With the increase of ambient temperature, the increase of battery size and the increase of battery power requirements, the conventional air-cooled cooling system can no longer meet the cooling requirements. For lead-acid batteries, Choi and Yao pointed out that relying on natural convection or forced convection is not an effective solution to their temperature rise. For Li-Po batteries, due to the small thermal conductivity of polymers, only relying on air-cooled heat dissipation systems cannot effectively solve the heat dissipation problem. When Nelson et al. studied Li-ion PNGV (partnership for a new generation of vehicles) batteries, they found that when the battery is in a warm environment, it is difficult to reduce the temperature of the 66℃ battery below 52℃ by using air-cooled heat dissipation. Through numerical simulation analysis, Chen et al. found that after the intensity of forced convection increased to a certain extent, the balance of temperature distribution of Li-ion batteries was not fundamentally improved. Harmel et al. also found that when the wind speed increased to a certain limit, the temperature change was not obvious when the wind speed continued to increase. Kim and Pesaran also pointed out the shortcomings of air-cooled cooling. With the increase of the load, it is generally necessary to increase the active components (such as evaporators, heating cores, electric heaters or fuel heaters, etc.), or increase the load of the refrigeration system, air conditioner, etc., thereby increasing the secondary energy consumption of the battery pack, which contradicts the improvement of efficiency. At the same time, the overall system structure of the air-cooled battery pack becomes more complex with the increase of load.
Therefore, when the power is low and the temperature environment is not harsh, the air-cooled heat dissipation is preferred to help reduce the cost of the whole vehicle. When the power system requires a high-power power battery pack, and the battery size is large and the ambient temperature is high or low, the air-cooled heat dissipation cannot achieve the ideal thermal management effect, and other thermal management methods need to be considered.
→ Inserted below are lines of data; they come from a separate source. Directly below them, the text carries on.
This is an optimization exercise on Yosys and OpenROAD, whose aim is small area, a short achievable clock period and few clock cycles per item, not a production implementation. RTL that was checked went through simulation tests only; none was proved equivalent to the original. For run 3, only the layout was checked, not whether the RTL still works. Power figures rest on the tool's default switching activity, not on a simulated workload.

File: design/flow/flow/run.sh
#!/bin/bash
set -euo pipefail
export SETUP_SLACK_MARGIN=8.2
bash standard.sh > standard.log 2>&1
File: design/flow/standard.sh
#!/bin/bash
# synth_recipe.tcl (not shown) runs the flow's synth.tcl, then flattens the netlist and writes it again
# the make line also repeats each setting of config.mk as NAME=value (left out here)
make -C /OpenROAD-flow-scripts/flow DESIGN_CONFIG=/design/flow/config.mk WORK_HOME=/design/flow/orfs CLKGATE_MAP_FILE= SYNTH_SCRIPT=/design/flow/synth_recipe.tcl "${@:-finish}"
File: design/flow/config.mk
export PLATFORM = sky130hd
export DESIGN_NAME = fft_top
export DESIGN_NICKNAME = fft_top
export VERILOG_FILES = /design/flow/design.v
export SDC_FILE = /design/flow/constraint.sdc
export NUM_CORES = 4
export LEC_CHECK = 0
export CAP_MARGIN = 50
export CORE_MARGIN = 2
export CORE_UTILIZATION = 60
export CTS_CLUSTER_DIAMETER = 95
export CTS_CLUSTER_SIZE = 26
export SLEW_MARGIN = 60
File: design/flow/constraint.sdc
create_clock -name core_clock -period 12.0 [get_ports {clk}]
set_input_delay 2.4000 -clock core_clock [delete_from_list [all_inputs] [get_ports {clk}]]
set_output_delay 2.4000 -clock core_clock [all_outputs]
set_load 0.01 [all_outputs]
File: design/flow/design.v
package fft_pkg;
    localparam int N_POINTS   = 16;
    localparam int CREDIT_MAX = 4;
    localparam int SKID_DEPTH = 14;
    localparam int STALL_LEN  = 56;
endpackage
module add_bk
#(
    parameter int W = 16
)
(
    input  logic [W-1:0] a,
    input  logic [W-1:0] b,
    input  logic         ci,
    output logic [W-1:0] s
);
    logic [W-1:0] g0, p0, gg, pg;
    logic [W:0]   c;
    assign g0 = a & b;
    assign p0 = a ^ b;
    always_comb
    begin
        gg = g0;
        pg = p0;
        gg[0] = g0[0] | (p0[0] & ci);
        for (int l = 0; (1 << l) < W; l++)
            for (int i = (2 << l) - 1; i < W; i += (2 << l))
            begin
                gg[i] = gg[i] | (pg[i] & gg[i - (1 << l)]);
                pg[i] = pg[i] & pg[i - (1 << l)];
            end
        for (int l = 4; l >= 0; l--)
            for (int i = (3 << l) - 1; i < W; i += (2 << l))
                if ((1 << l) < W)
                begin
                    gg[i] = gg[i] | (pg[i] & gg[i - (1 << l)]);
                    pg[i] = pg[i] & pg[i - (1 << l)];
                end
        c[0] = ci;
        for (int i = 0; i < W; i++)
            c[i + 1] = gg[i];
    end
    assign s = p0 ^ c[W-1:0];
endmodule
module csa_row
#(
    parameter int W = 16
)
(
    input  logic [W-1:0] a,
    input  logic [W-1:0] b,
    input  logic [W-1:0] c,
    input  logic         cin,
    output logic [W-1:0] s,
    output logic [W-1:0] co
);
    logic [W-1:0] maj;
    assign s   = a ^ b ^ c;
    assign maj = (a & b) | (a & c) | (b & c);
    assign co  = {maj[W-2:0], cin};
endmodule
module cos_mult
#(
    parameter int W = 14
)
(
    input  logic [W-1:0] t,
    input  logic         on,
    input  logic         c22,
    input  logic         c45,
    output logic [W-1:0] p
);
    logic [W-1:0] t2, t4, t6, x1, x2, x3;
    assign t2 = {{2{t[W-1]}}, t[W-1:2]};
    assign t4 = {{4{t[W-1]}}, t[W-1:4]};
    assign t6 = {{6{t[W-1]}}, t[W-1:6]};
    assign x1 = on  ? ~t4 : '0;
    assign x2 = c45 ? ~t2 : '0;
    assign x3 = c45 ? t6 : (c22 ? ~t6 : '0);
    assign p = t + x1 + x2 + x3 + {{(W-2){1'b0}}, on, 1'b0};
endmodule
module sin_mult
#(
    parameter int W = 14
)
(
    input  logic [W-1:0] t,
    output logic [W-1:0] s
);
    logic [W-1:0] t1, t3;
    assign t1 = {t[W-1], t[W-1:1]};
    assign t3 = {{3{t[W-1]}}, t[W-1:3]};
    add_bk #(.W(W)) u_add (.a(t1), .b(~t3), .ci(1'b1), .s(s));
endmodule
module rot_combine
#(
    parameter int W = 14
)
(
    input  logic [W-1:0] al,
    input  logic [W-1:0] be,
    input  logic [W-1:0] ga,
    input  logic [W-1:0] de,
    input  logic         m2,
    output logic [W-1:0] yr,
    output logic [W-1:0] yi
);
    logic [W-1:0] ua, ub, va, vb, k;
    assign ua = m2 ? ga  : al;
    assign ub = m2 ? ~de : be;
    assign yr = ua + ub + {{(W-1){1'b0}}, m2};
    assign va = m2 ? ~al : ga;
    assign vb = m2 ? ~be : ~de;
    assign k  = {{(W-2){1'b0}}, m2, !m2};
    assign yi = va + vb + k;
endmodule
2. The influence of battery cell structure
The structure of the battery cell also has a very important influence on heat dissipation. For this factor, Zhang et al. constructed corresponding battery models for four 3.2V/50A·h square LiFePO4 power battery cells, as shown in Figure 2. The four types of batteries have the same volume and the same height, but different cross-sectional perimeters. The specific dimensions are shown in Table 1. They used a combination of experiments and numerical simulations to study the heat dissipation performance of the battery under different discharge rates and heat transfer coefficients, and obtained the optimal external dimensions and battery size through the optimization analysis of the experimental results. The size and surface heat transfer coefficient of the single battery have an important influence on the heat dissipation performance of the battery. When the external size of the 3.2V/50A·h square LiFePO4 power battery is 180mm×30mm×185mm, its heat dissipation performance is relatively best; when the size of the battery is 180mm×30mm×185mm, and the surface heat transfer coefficient is at least 20W·m-2·K-1, the maximum temperature of the single cell can be effectively controlled below the optimal operating temperature.